A governadora provincial do Bengo, Maria Antónia Nelumba, defendeu, esta terça-feira, a necessidade de se continuar a trabalhar para tornar a Segurança Social mais abrangente, acessível, eficiente e próxima dos cidadãos.
A governante, que falava durante o acto de reinauguração dos Serviços Provinciais do Instituto Nacional de Segurança Social (INSS) do Bengo, considerou a Segurança Social mais do que um conjunto de prestações e benefícios, classificando-a como um instrumento de protecção da dignidade humana, de redução das vulnerabilidades e de promoção da estabilidade das famílias e das comunidades.

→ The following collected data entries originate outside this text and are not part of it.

**config.mk**
```make
export PLATFORM = sky130hd
export DESIGN_NAME = dtfs_ctrl_flat
export DESIGN_NICKNAME = d
export VERILOG_FILES = /design/src/dtfs_pkg.sv /design/src/dtfs_ifs.sv /design/src/dtfs_ctrl.sv /design/src/flat_wrapper.sv
export SDC_FILE = /design/constraint.sdc
export NUM_CORES = 1
export LEC_CHECK = 0
export CAP_MARGIN = 10
export CORE_MARGIN = 2
export CORE_UTILIZATION = 40
export DETAILED_ROUTE_END_ITERATION = 12
export DONT_BUFFER_PORTS = 1
export SLEW_MARGIN = 20
export SYNTH_ARGS = -nofsm -noshare
export SYNTH_HDL_FRONTEND = slang
export SYNTH_SLANG_ARGS = --single-unit
```
**constraint.sdc**
```tcl
create_clock -name clk_i -period 3.9 [get_ports clk_i]
set_input_delay 0.195 -clock clk_i [delete_from_list [all_inputs] [get_ports clk_i]]
set_output_delay 0.195 -clock clk_i [all_outputs]
set_load 0.01 [all_outputs]
```
**src/dtfs_pkg.sv**
```systemverilog
// Package for the depth-tested frame store.
// Holds field widths, operation and register codes, transaction types and the FSM state type.
// Depends on nothing.
package dtfs_pkg;

  // Fixed field widths
  localparam int unsigned COLOUR_W  = 16;
  localparam int unsigned DEPTH_W   = 24;
  localparam int unsigned COORD_W   = 8;
  localparam int unsigned SIZE_W    = 9;
  localparam int unsigned FUNC_W    = 2;
  localparam int unsigned CFG_IDX_W = 1;

  // One stored word: red, green, blue, depth (depth in the low bits)
  localparam int unsigned WORD_W = 3 * COLOUR_W + DEPTH_W;

  // Depth value that stands for 1.0
  localparam logic [DEPTH_W-1:0] DEPTH_ONE = {DEPTH_W{1'b1}};

  // Default store geometry
  localparam int unsigned DEF_MAX_WIDTH  = 256;
  localparam int unsigned DEF_MAX_HEIGHT = 256;

  // Size register reset value
  localparam logic [SIZE_W-1:0] SIZE_RESET = SIZE_W'(256);

  // Operation codes
  localparam logic [FUNC_W-1:0] FUNC_WRITE = 2'd0;
  localparam logic [FUNC_W-1:0] FUNC_CLEAR = 2'd1;
  localparam logic [FUNC_W-1:0] FUNC_READ  = 2'd2;

  // Configuration register indexes
  localparam logic [CFG_IDX_W-1:0] CFG_WIDTH  = 1'b0;
  localparam logic [CFG_IDX_W-1:0] CFG_HEIGHT = 1'b1;

  typedef struct packed {
    logic [FUNC_W-1:0]   func;
    logic [COORD_W-1:0]  x;
    logic [COORD_W-1:0]  y;
    logic [COLOUR_W-1:0] red;
    logic [COLOUR_W-1:0] green;
    logic [COLOUR_W-1:0] blue;
    logic [DEPTH_W-1:0]  depth;
    logic [COLOUR_W-1:0] clear_value;
  } dtfs_item_t;

  typedef struct packed {
    logic                accepted;
    logic                out_of_range;
    logic [COLOUR_W-1:0] read_red;
    logic [COLOUR_W-1:0] read_green;
    logic [COLOUR_W-1:0] read_blue;
    logic [DEPTH_W-1:0]  read_depth;
  } dtfs_result_t;

  // Memory port control between sequencer and store
  typedef struct packed {
    logic rd_en;
    logic wr_en;
  } dtfs_mem_ctl_t;

  typedef enum logic [1:0] {
    ST_IDLE,
    ST_LOOK,
    ST_CLEAR
  } dtfs_state_e;

endpackage

```
**src/dtfs_ifs.sv**
```systemverilog
// Channel interfaces of the depth-tested frame store: item input, result output, configuration.
// Depends on dtfs_pkg.
interface dtfs_in_if import dtfs_pkg::*; ();
  logic       valid;
  logic       ready;
  dtfs_item_t data;
  modport source (output valid, output data, input ready);
  modport sink (input valid, input data, output ready);
endinterface

interface dtfs_out_if import dtfs_pkg::*; ();
  logic         valid;
  logic         ready;
  dtfs_result_t data;
  modport source (output valid, output data, input ready);
  modport sink (input valid, input data, output ready);
endinterface


```
**src/dtfs_ctrl.sv**
```systemverilog
// Sequencer of the depth-tested frame store: takes items, runs the read-compare-write,
// sweeps the store on clear and holds the result register. Depends on dtfs_pkg, dtfs_ifs.
module dtfs_ctrl import dtfs_pkg::*; #(
  parameter int unsigned MAX_WIDTH  = DEF_MAX_WIDTH,
  parameter int unsigned MAX_HEIGHT = DEF_MAX_HEIGHT,
  parameter int unsigned ADDR_W     = 16
) (
  input  logic                clk_i,
  input  logic                rst_ni,
  dtfs_in_if.sink             in_ch,
  dtfs_out_if.source          res_ch,
  input  logic [SIZE_W-1:0]   width_i,
  input  logic [SIZE_W-1:0]   height_i,
  output dtfs_mem_ctl_t       mem_ctl_o,
  output logic [ADDR_W-1:0]   raddr_o,
  output logic [ADDR_W-1:0]   waddr_o,
  output logic [WORD_W-1:0]   wdata_o,
  input  logic [WORD_W-1:0]   rdata_i
);

  localparam int unsigned ENTRIES = MAX_WIDTH * MAX_HEIGHT;
  localparam logic [ADDR_W-1:0] LAST_ADDR = ADDR_W'(ENTRIES - 1);

  dtfs_state_e       state_q, state_d;
  logic [ADDR_W-1:0] cnt_q, cnt_d;
  dtfs_item_t        item_q;
  logic [ADDR_W-1:0] addr_q;
  logic              inside_q;
  logic              res_valid_q;
  dtfs_result_t      res_q;
  dtfs_result_t      res_next;

  logic              in_ready;
  logic              in_fire;
  logic              slot_free;
  logic              res_load;
  logic              inside_in;
  logic [31:0]       addr_full;
  logic [ADDR_W-1:0] addr_in;
  logic              write_pass;
  logic [DEPTH_W-1:0] stored_depth;

  assign in_fire   = in_ch.valid && in_ready;
  assign slot_free = !res_valid_q || res_ch.ready;

  // Position check and linear address of the incoming item
  assign inside_in = ({1'b0, in_ch.data.x} < width_i) && (32'(in_ch.data.x) < 32'(MAX_WIDTH))
                  && ({1'b0, in_ch.data.y} < height_i) && (32'(in_ch.data.y) < 32'(MAX_HEIGHT));
  assign addr_full = 32'(in_ch.data.y) * 32'(MAX_WIDTH) + 32'(in_ch.data.x);
  assign addr_in   = addr_full[ADDR_W-1:0];

  // Capture the transaction
  always_ff @(posedge clk_i) begin
    if (in_fire) begin
      item_q   <= in_ch.data;
      addr_q   <= addr_in;
      inside_q <= inside_in;
    end
  end

  // Depth test against the stored word
  assign stored_depth = rdata_i[DEPTH_W-1:0];
  assign write_pass   = (item_q.func == FUNC_WRITE) && inside_q
                     && !(stored_depth < item_q.depth);

  // Result of the current item
  always_comb begin
    res_next = '0;
    unique case (item_q.func)
      FUNC_WRITE: begin
        res_next.out_of_range = !inside_q;
        res_next.accepted     = write_pass;
      end
      FUNC_READ: begin
        res_next.out_of_range = !inside_q;
        if (inside_q) begin
          res_next.read_red   = rdata_i[DEPTH_W+3*COLOUR_W-1 -: COLOUR_W];
          res_next.read_green = rdata_i[DEPTH_W+2*COLOUR_W-1 -: COLOUR_W];
          res_next.read_blue  = rdata_i[DEPTH_W+COLOUR_W-1 -: COLOUR_W];
          res_next.read_depth = stored_depth;
        end
      end
      default: begin
        res_next = '0;
      end
    endcase
  end

  // State register and sweep counter
  always_ff @(posedge clk_i or negedge rst_ni) begin
    if (!rst_ni) begin
      state_q <= ST_IDLE;
      cnt_q   <= '0;
    end else begin
      state_q <= state_d;
      cnt_q   <= cnt_d;
    end
  end

  // Next state, memory control and handshake
  always_comb begin
    state_d   = state_q;
    cnt_d     = cnt_q;
    in_ready  = 1'b0;
    res_load  = 1'b0;
    mem_ctl_o = '0;
    waddr_o   = addr_q;
    wdata_o   = {item_q.red, item_q.green, item_q.blue, item_q.depth};
    unique case (state_q)
      ST_IDLE: begin
        in_ready = 1'b1;
        if (in_ch.valid) begin
          cnt_d = '0;
          if (in_ch.data.func == FUNC_CLEAR) begin
            state_d = ST_CLEAR;
          end else begin
            mem_ctl_o.rd_en = 1'b1;
            state_d         = ST_LOOK;
          end
        end
      end
      ST_LOOK: begin
        if (slot_free) begin
          res_load        = 1'b1;
          mem_ctl_o.wr_en = write_pass;
          state_d         = ST_IDLE;
        end
      end
      ST_CLEAR: begin
        mem_ctl_o.wr_en = 1'b1;
        waddr_o         = cnt_q;
        wdata_o         = {item_q.clear_value, item_q.clear_value, item_q.clear_value, DEPTH_ONE};
        cnt_d           = cnt_q + 1'b1;
        if (cnt_q == LAST_ADDR) begin
          state_d = ST_LOOK;
        end
      end
      default: begin
        state_d = ST_IDLE;
      end
    endcase
  end

  assign raddr_o     = addr_in;
  assign in_ch.ready = in_ready;

  // Result register: load on finish, drop on hand-over
  always_ff @(posedge clk_i or negedge rst_ni) begin
    if (!rst_ni) begin
      res_valid_q <= 1'b0;
    end else if (res_load) begin
      res_valid_q <= 1'b1;
    end else if (res_ch.ready) begin
      res_valid_q <= 1'b0;
    end
  end

  always_ff @(posedge clk_i) begin
    if (res_load) begin
      res_q <= res_next;
    end
  end

  assign res_ch.valid = res_valid_q;
  assign res_ch.data  = res_q;

  // Checks
  a_no_write_idle: assert property (@(posedge clk_i) disable iff (!rst_ni)
    state_q == ST_IDLE |-> !mem_ctl_o.wr_en)
    else $error("store written while idle");

  a_read_on_fire: assert property (@(posedge clk_i) disable iff (!rst_ni)
    mem_ctl_o.rd_en |-> in_fire && state_d == ST_LOOK)
    else $error("store read without a taken transaction");

  a_result_flags: assert property (@(posedge clk_i) disable iff (!rst_ni)
    res_valid_q |-> !(res_q.accepted && res_q.out_of_range))
    else $error("write both stored and out of range");

  a_sweep_step: assert property (@(posedge clk_i) disable iff (!rst_ni)
    (state_q == ST_CLEAR && cnt_q != LAST_ADDR) |=> (state_q == ST_CLEAR
      && cnt_q == $past(cnt_q) + 1'b1))
    else $error("clear sweep skipped an entry");

  a_load_free: assert property (@(posedge clk_i) disable iff (!rst_ni)
    res_load |-> slot_free)
    else $error("result register overwritten");

endmodule
```
**src/flat_wrapper.sv**
```systemverilog
// flat-port wrapper written by rule: the top's interface ports become plain ports
module dtfs_ctrl_flat import dtfs_pkg::*;
#(
  parameter int unsigned MAX_WIDTH  = DEF_MAX_WIDTH,
  parameter int unsigned MAX_HEIGHT = DEF_MAX_HEIGHT,
  parameter int unsigned ADDR_W     = 16
)
  (clk_i, rst_ni, width_i, height_i, mem_ctl_o, raddr_o, waddr_o, wdata_o, rdata_i, in_ch_valid, in_ch_data, in_ch_ready, res_ch_valid, res_ch_data, res_ch_ready);
  dtfs_in_if in_ch_i ();
  dtfs_out_if res_ch_i ();
  input  logic clk_i;
  input  logic rst_ni;
  input  logic [SIZE_W-1:0] width_i;
  input  logic [SIZE_W-1:0] height_i;
  output dtfs_mem_ctl_t mem_ctl_o;
  output logic [ADDR_W-1:0] raddr_o;
  output logic [ADDR_W-1:0] waddr_o;
  output logic [WORD_W-1:0] wdata_o;
  input  logic [WORD_W-1:0] rdata_i;
  input wire logic [$bits(in_ch_i.valid)-1:0] in_ch_valid;
  input wire logic [$bits(in_ch_i.data)-1:0] in_ch_data;
  output wire logic [$bits(in_ch_i.ready)-1:0] in_ch_ready;
  output wire logic [$bits(res_ch_i.valid)-1:0] res_ch_valid;
  output wire logic [$bits(res_ch_i.data)-1:0] res_ch_data;
  input wire logic [$bits(res_ch_i.ready)-1:0] res_ch_ready;
  assign in_ch_i.valid = in_ch_valid;
  assign in_ch_i.data = in_ch_data;
  assign in_ch_ready = in_ch_i.ready;
  assign res_ch_valid = res_ch_i.valid;
  assign res_ch_data = res_ch_i.data;
  assign res_ch_i.ready = res_ch_ready;
  dtfs_ctrl #(.MAX_WIDTH(MAX_WIDTH), .MAX_HEIGHT(MAX_HEIGHT), .ADDR_W(ADDR_W)) u_core (.clk_i(clk_i), .rst_ni(rst_ni), .in_ch(in_ch_i), .res_ch(res_ch_i), .width_i(width_i), .height_i(height_i), .mem_ctl_o(mem_ctl_o), .raddr_o(raddr_o), .waddr_o(waddr_o), .wdata_o(wdata_o), .rdata_i(rdata_i));
endmodule
```
==> summary.txt, run 1 <==
Routing
  • Wire length per cell: 21.10 um
  • Met2 WL: 12.86 mm
  • Top Layer Used: met4
  • Final WL: 23.97 mm
  • DR pass1 iterations: 5
  • Wl on met1: 8.444 mm
  • Vias per cell: 5.071
  • Met3 WL post-DR: 2.094 mm
  • DRC violations left: 0
  • Post-route ant nets: 0
  • Iteration-0 DRC Markers: 380
  • Routed vias: 5761

STA
  • Peak Freq: 361.4 MHz
  • Rel. slew slack: 34.76%
  • Final Hold Viols: 0
  • Clock skew: 16.23 ps
  • Final setup viols: 0
  • Count of pins over their slew limit: 0
  • Setup TNS: 0 ps
  • Worst Max-Slew Pin Slew: 978.6 ps
  • RSZ-0062 raised after global routing: false
  • Fin crit period: 2767 ps
  • Fin crit share: 70.95%
  • Final WS setup: 1133 ps

Clocking
  • CTS tree: done
  • Cts bufs inserted: 17
  • CTS clk-pin slew, worst paths: 70 ps
  • Post-CTS setup buffer count: 0
  • Clock sinks: 200
  • Htree depth: 4
  • Clock latency on the worst-skew pair: 430 ps
  • Post-CTS sizing: 0
  • Max clock buf depth: 2
  • Root Buffer: clkbuf_16

Critical path
  • Launching point of the worst reg2reg path: u_core.state_q[0]$_DFFE_PN0P_
  • WS Path Type: reg -> out
  • Worst-path maximum fanout: 3
  • WP data arrival: 2570 ps
  • CP Capture Type: output port
  • CP required: 3700 ps
  • CP Launch Type: flop
  • Critical Path Source: u_core.item_q[35]$_DFFE_PP_

Die
  • Starting Density: 40.84%
  • IO Pins: 382
  • Placeable Area: 21820 um^2
  • Chip width: 153.3 um
  • Std-Cell Rows: 54
  • Die Area: 23490 um^2
  • Die Ht: 153.3 um

Placement
  • HPWL after DPL: 16.78 mm
  • Pre-CTS WS: 1488 ps
  • Number of port buffers: 0
  • Placer Congestion: 0.8207

Synthesis
  • Mapped cell area: 8914 um^2
  • Synth top area share: 60.98%
  • Area leader, netlist: edfxtp_1
  • Cell with the most instances after synthesis: edfxtp_1
  • Syn_nets: 925
  • Most common library cells after synthesis: edfxtp_1 (181), inv_1 (92), and2_1 (73), o21ai_0 (56), ha_1 (41)
  • Number of synthesized flops with an enable pin: 181
  • Register area share after synthesis: 66.31%
  • Post-synthesis mux area share: 2.049%
  • Largest cells by area after synthesis: edfxtp_1 (61%), ha_1 (5.8%), dfrtp_1 (5.3%)
  • Adder-Cell Fraction of Synth Area: 5.755%
  • Syn. warnings: 0
  • Post-synthesis cell type count: 49
  • Main synth FF type: edfxtp_1
  • Mean Syn Cell Area: 13.03 um^2
  • Xor and xnor area share after synthesis: 1.277%
  • Synth Register Bits: 200
  • Fraction of registers with async set/reset: 9.500%
  • Post-Syn Instances: 684
  • Post-synthesis simple-gate area fraction: 12.37%
  • Post-synthesis compound-gate area fraction: 6.050%
  • Combinational family with the most area after synthesis: simple AND/OR/NAND/NOR gates

GRT
  • GRT overflow: 0
  • Initial antenna violation count: 0
  • Vias in the first global route: 6246
  • Largest net degree at the start of global routing: 73
  • First-pass GRT wire length: 35.52 mm
  • GRT Util Overall: 19.85%

Pwr
  • P_leak: 4.610 nW
  • Worst vdd ir: 0.3480 mV
  • Pwr/cell area: 606.9 nW/um^2

Worst hold path
  • Min-delay worst type: in -> reg
  • Hold wc startpoint: rdata_i[9]

Layout
  • Final net count: 1084
  • Layout cell share with drive strength beyond 1: 10.16%
  • Area Growth Syn to Fin: 29.17%
  • Fillers: 1811
  • Final antenna diode count: 0

Status
  • Status: finished clean

Flow run
  • Max-cap violation count: 0
-- power by group --
group          leakage [nW]  internal, mW  switching (mW)
clock network         0.317          1.05           0.875
logic                  2.31         0.496            1.07
registers              1.98          3.10           0.397
total                  4.61          4.65            2.34
-- registers in the layout, indices dropped and copies added, names as in the netlist --
| name | flops |
|---|---|
| u_core.state_q | 2 |
| u_core.item_q | 90 |
| u_core.addr_q | 16 |
| u_core.cnt_q | 16 |
| u_core.res_ch.valid | 1 |
| u_core.res_ch.data | 74 |
| u_core.inside_q | 1 |
-- area by class of cell --
| cell class | count | area (um^2) | share of cell area [%] |
|---|---|---|---|
| clock buffer | 17 | 425.4 | 3.695 |
| clock inverter | 15 | 225.2 | 1.956 |
| inverter | 92 | 347.8 | 3.021 |
| multi-input combinational | 354 | 2467 | 21.43 |
| sequential | 200 | 5911 | 51.34 |
| tap | 280 | 350.3 | 3.043 |
| timing repair buffer | 178 | 1787 | 15.52 |
-- path summary, 6_finish.rpt --
check                                                            to  slack [ps]  depth (start not counted)
min in group asynchronous               u_core.cnt_q[1]$_DFFE_PN0P_         340                          1
worst min register to register         u_core.cnt_q[10]$_DFFE_PN0P_         590                          2
max in group asynchronous              u_core.cnt_q[14]$_DFFE_PN0P_        3000                          1
worst max-delay path                                   mem_ctl_o[0]        1130                          6
worst min-delay path            u_core.res_ch.data[9]$_SDFFCE_PN0P_          30                          1
worst max register to register          u_core.item_q[50]$_DFFE_PP_        1490                          5
-- metrics by stage --
step	power (mW)	instance area, um^2	utilization (%)	instances	hold slack, ps
final	6.988	11510	52.76	1136	27.81
after CTS	7.034	11510	52.76	1136	13.57
after global routing	7.322	11510	52.76	1136	4.430
after global placement	4.904	9111	41.75	929	-99.54
after floorplan	4.558	8914	-	684	-100.6
after detailed placement	4.965	9111	41.75	929	-99.57
-- metal layers --
layer	track usage, %	up-vias
met5	0	-
met4	6.746	0
met3	6.776	29
met2	36.86	306
met1	20.85	2760
li1	-	2666
-- what timing repair did --
action,CTS,global route
hold buffers,175,0
hold endpoints to repair,194,0
setup endpoints to repair,0,0
-- cell families after synthesis --
| family | count (synthesis) |
|---|---|
| flops | 200 |
| simple gates | 190 |
| buf+inv | 130 |
| compound gates | 94 |
| fa+ha+maj | 41 |
| mux | 16 |
| xor+xnor | 13 |
-- cell usage in the layout, fill, tap and decap left out, types with 17 or more instances in the layout --
cell	Yosys	final
inv_1	92	91
ha_1	41	40
and2_1	73	72
dlygate4sd3_1	0	175
o21ai_0	56	56
or2_2	24	24
nand2_1	31	31
clkbuf_16	0	17
edfxtp_1	181	181
dfrtp_1	19	19
nor2_1	21	21
-- worst max-delay path, stage by stage (launching register included) --
cell and delay, ps:
edfxtp_1 350, inv_1 50, ha_1 310, nand4_1 270, a2111oi_0 710, nor4_2 160
o21ai_1 310
Note: power is estimated with default switching activity, not from simulation.
==> run 2: changes to the inputs <==
Clock period 3.9 ns to 2.5 ns, I/O delays scaled along.
==> summary.txt, run 2 (synthesized netlist as in run 1, its figures left out) <==
Layout
  • Non-Filler Instances: 1156 (+1.8%)
  • Seq. cell area: 5911 um^2 (unchanged)
  • Max reg flops: 90 (unchanged)
  • Most frequent cells in the layout: dlygate4sd3_1 (181), edfxtp_1 (181), inv_1 (86)
  • Fillers: 1824 (+0.72%)
  • Area Growth Syn to Fin: 31.19%
  • Area occupied by multi-input gates: 2552 um^2 (+3.4%)
  • Layout cell share with drive strength beyond 1: 12.49% (+2.3 points)
  • Largest reg by FF count: u_core.item_q
  • Final net count: 1101 (+1.6%)

Die
  • Placeable Area: 21820 um^2 (unchanged)
  • Starting Density: 40.84% (unchanged)
  • Chip width: 153.3 um (unchanged)
  • IO Pins: 382 (unchanged)
  • Die Ht: 153.3 um (unchanged)
  • Std-Cell Rows: 54 (unchanged)
  • Die Area: 23490 um^2 (unchanged)

Routing
  • Routed vias: 5825 (+1.1%)
  • DRC violations left: 0 (unchanged)
  • Iteration-0 DRC Markers: 304 (-20%)
  • Wire length per cell: 20.22 um (-4.2%)
  • Final WL: 23.38 mm (-2.5%)
  • DR pass1 iterations: 4 (-1)
  • Post-route ant nets: 0 (unchanged)
  • Vias per cell: 5.039 (-0.64%)

GRT
  • GRT overflow: 0 (unchanged)
  • Largest net degree at the start of global routing: 69 (-5.5%)
  • GRT Util Overall: 19.17% (-0.68 points)
  • Vias in the first global route: 6270 (+0.38%)
  • First-pass GRT wire length: 34.51 mm (-2.9%)
  • Initial antenna violation count: 3 (+3)

STA
  • Fin crit period: 2503 ps
  • Fin crit share: 100.1%
  • RSZ-0062 raised after global routing: true
  • Peak Freq: 399.5 MHz
  • Rel. slew slack: 38.66% (+3.9 points)
  • Worst Max-Slew Pin Slew: 917.1 ps (-61.48 ps)
  • Final WS setup: -2.909 ps (-1136 ps)
  • Clock skew: 16.89 ps (+0.6544 ps)
  • Final Hold Viols: 0 (unchanged)
  • Setup TNS: -2.909 ps (-2.909 ps)
  • Count of pins over their slew limit: 0 (unchanged)
  • Final setup viols: 1 (+1)

Clocking
  • Root Buffer: clkbuf_16
  • Htree depth: 4 (unchanged)
  • Clock sinks: 200 (unchanged)
  • Cts bufs inserted: 17 (unchanged)
  • Clock latency on the worst-skew pair: 430 ps (about the same)
  • Max clock buf depth: 2 (unchanged)
  • CTS clk-pin slew, worst paths: 80 ps (about the same)
  • CTS tree: done

Critical path
  • CP Launch Type: flop
  • WP data arrival: 2380 ps (-190 ps)
  • Highest-delay cell along the critical path: edfxtp_1
  • Critical Path Source: u_core.item_q[35]$_DFFE_PP_
  • CP Capture Type: output port
  • CP max stage delay: 380 ps (-330 ps)
  • CP required: 2380 ps (-1320 ps)
  • WS Path Type: reg -> out
  • Crit-path cells: inv_2 -> ha_4 -> nand4_1 -> buf_4 -> nor4_4 -> nand4_1 -> a21oi_2 -> nor4_4 -> o21ai_1 -> buf_4
  • Worst-path maximum fanout: 3 (unchanged)
  • Launching point of the worst reg2reg path: u_core.item_q[35]$_DFFE_PP_

Pwr
  • P_leak: 4.676 nW (+1.4%)
  • Final Power: 10.70 mW (+53%)
  • Worst vdd ir: 0.5010 mV (+44%)
  • Pwr/cell area: 914.9 nW/um^2 (+51%)

Worst hold path
  • Hold wc startpoint: in_ch_valid
  • Min-delay worst type: in -> reg

Placement
  • Placer Congestion: 0.8733 (+6.4%)
  • Dpl cells: 934 (+0.54%)
  • HPWL after DPL: 16.39 mm (-2.4%)
  • Number of port buffers: 0 (unchanged)

Status
  • Status: finished with violations
  • Failing checks: negative setup slack

Flow run
  • Max-cap violation count: 0 (unchanged)
-- run 2: worst paths after layout --
path	cells after the start	endpoint	slack, ps
max	10	mem_ctl_o[0]	-3
min	3	u_core.cnt_q[2]$_DFFE_PN0P_	30
max reg2reg	10	u_core.res_ch.data[73]$_SDFFCE_PN0P_	330
min reg2reg	1	u_core.res_ch.data[72]$_SDFFCE_PN0P_	590
max in group asynchronous	1	u_core.cnt_q[3]$_DFFE_PN0P_	1650
min in group asynchronous	1	u_core.cnt_q[0]$_DFFE_PN0P_	280
-- run 2: stage by stage --
| step | utilization [%] | hold WS [ps] | setup slack, ps | cell area [um^2] |
|---|---|---|---|---|
| after global routing | 53.56 | 37.11 | -144.6 | 11690 |
| final | 53.58 | 29.78 | -2.909 | 11690 |
| after CTS | 53.27 | 4.332 | 3.077 | 11630 |
| after detailed placement | 42.13 | -170.1 | 353.0 | 9195 |
| after global placement | 42.13 | -170.1 | 378.9 | 9195 |
| after floorplan | - | -170.6 | -135.3 | 8939 |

Maria Antónia Nelumba justificou a necessidade de reforçar as acções de protecção social com o elevado número de cidadãos que trabalham no sector informal, bem como com a existência de famílias em situação de vulnerabilidade, idosos, pessoas com deficiência e outros grupos que necessitam de maior protecção e acompanhamento social.
A governadora considerou que a reinauguração das instalações do INSS, dotadas de equipamentos tecnologicamente avançados, vai contribuir para a melhoria da qualidade do atendimento aos cidadãos.
«Acreditamos que, com a inauguração destas modernas instalações do INSS, dotadas de equipamentos tecnologicamente avançados, os trabalhos vão melhorar qualitativamente o atendimento aos cidadãos», afirmou.
Para a governante, a melhoria dos serviços deverá igualmente contribuir para o aumento do número de contribuintes e incentivar a formalização das actividades económicas junto do INSS.
Maria Antónia Nelumba sublinhou ainda que a inscrição e a contribuição para o sistema constituem uma forma de garantir maior segurança às famílias perante situações como a velhice, invalidez, maternidade ou perda de rendimento.
Por outro lado, garantiu que o Governo do Bengo continuará a apoiar iniciativas destinadas ao reforço da protecção social e à melhoria da qualidade de vida das populações.
A governadora apontou igualmente a necessidade de prosseguir com as acções de sensibilização das comunidades, sobretudo nas zonas mais afastadas, para garantir que nenhum cidadão fique excluído dos mecanismos de protecção social por falta de informação ou de acesso aos serviços.